Input data -
....
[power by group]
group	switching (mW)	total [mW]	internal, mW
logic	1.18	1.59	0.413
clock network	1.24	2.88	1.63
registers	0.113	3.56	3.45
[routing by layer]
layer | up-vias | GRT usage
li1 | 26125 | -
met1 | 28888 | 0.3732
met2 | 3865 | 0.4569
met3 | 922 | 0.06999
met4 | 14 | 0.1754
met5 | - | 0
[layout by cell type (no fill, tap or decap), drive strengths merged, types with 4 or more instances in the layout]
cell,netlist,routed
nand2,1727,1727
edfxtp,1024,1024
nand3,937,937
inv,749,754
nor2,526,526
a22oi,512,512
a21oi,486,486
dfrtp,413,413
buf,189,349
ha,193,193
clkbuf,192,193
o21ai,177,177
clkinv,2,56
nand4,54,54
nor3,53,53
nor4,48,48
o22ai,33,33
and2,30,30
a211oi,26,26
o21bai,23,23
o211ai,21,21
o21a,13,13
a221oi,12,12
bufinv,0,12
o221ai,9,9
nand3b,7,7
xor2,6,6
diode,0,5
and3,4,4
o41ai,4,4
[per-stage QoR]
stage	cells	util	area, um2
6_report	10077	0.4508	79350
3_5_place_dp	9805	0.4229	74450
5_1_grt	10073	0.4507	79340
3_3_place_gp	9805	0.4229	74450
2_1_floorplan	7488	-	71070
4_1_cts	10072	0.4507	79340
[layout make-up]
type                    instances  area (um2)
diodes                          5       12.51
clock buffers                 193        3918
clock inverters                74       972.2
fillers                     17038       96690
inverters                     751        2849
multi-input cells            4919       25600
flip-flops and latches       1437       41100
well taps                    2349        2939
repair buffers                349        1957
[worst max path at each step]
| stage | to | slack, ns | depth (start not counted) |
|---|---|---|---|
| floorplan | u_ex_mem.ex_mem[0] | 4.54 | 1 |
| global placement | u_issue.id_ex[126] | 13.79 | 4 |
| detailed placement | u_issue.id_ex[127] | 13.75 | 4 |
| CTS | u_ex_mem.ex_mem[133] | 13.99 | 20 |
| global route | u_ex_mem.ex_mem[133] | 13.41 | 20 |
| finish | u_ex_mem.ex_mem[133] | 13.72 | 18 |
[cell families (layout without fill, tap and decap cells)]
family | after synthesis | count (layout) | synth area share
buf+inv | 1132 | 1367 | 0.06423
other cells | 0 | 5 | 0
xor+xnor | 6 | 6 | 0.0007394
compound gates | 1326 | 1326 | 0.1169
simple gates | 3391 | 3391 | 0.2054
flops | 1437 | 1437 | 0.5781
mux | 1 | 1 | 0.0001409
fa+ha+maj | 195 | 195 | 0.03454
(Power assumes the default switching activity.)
....
Work instructions - Say how many lines in the listing above include the word "switching". Nothing but the number is needed.

Expected answer - 2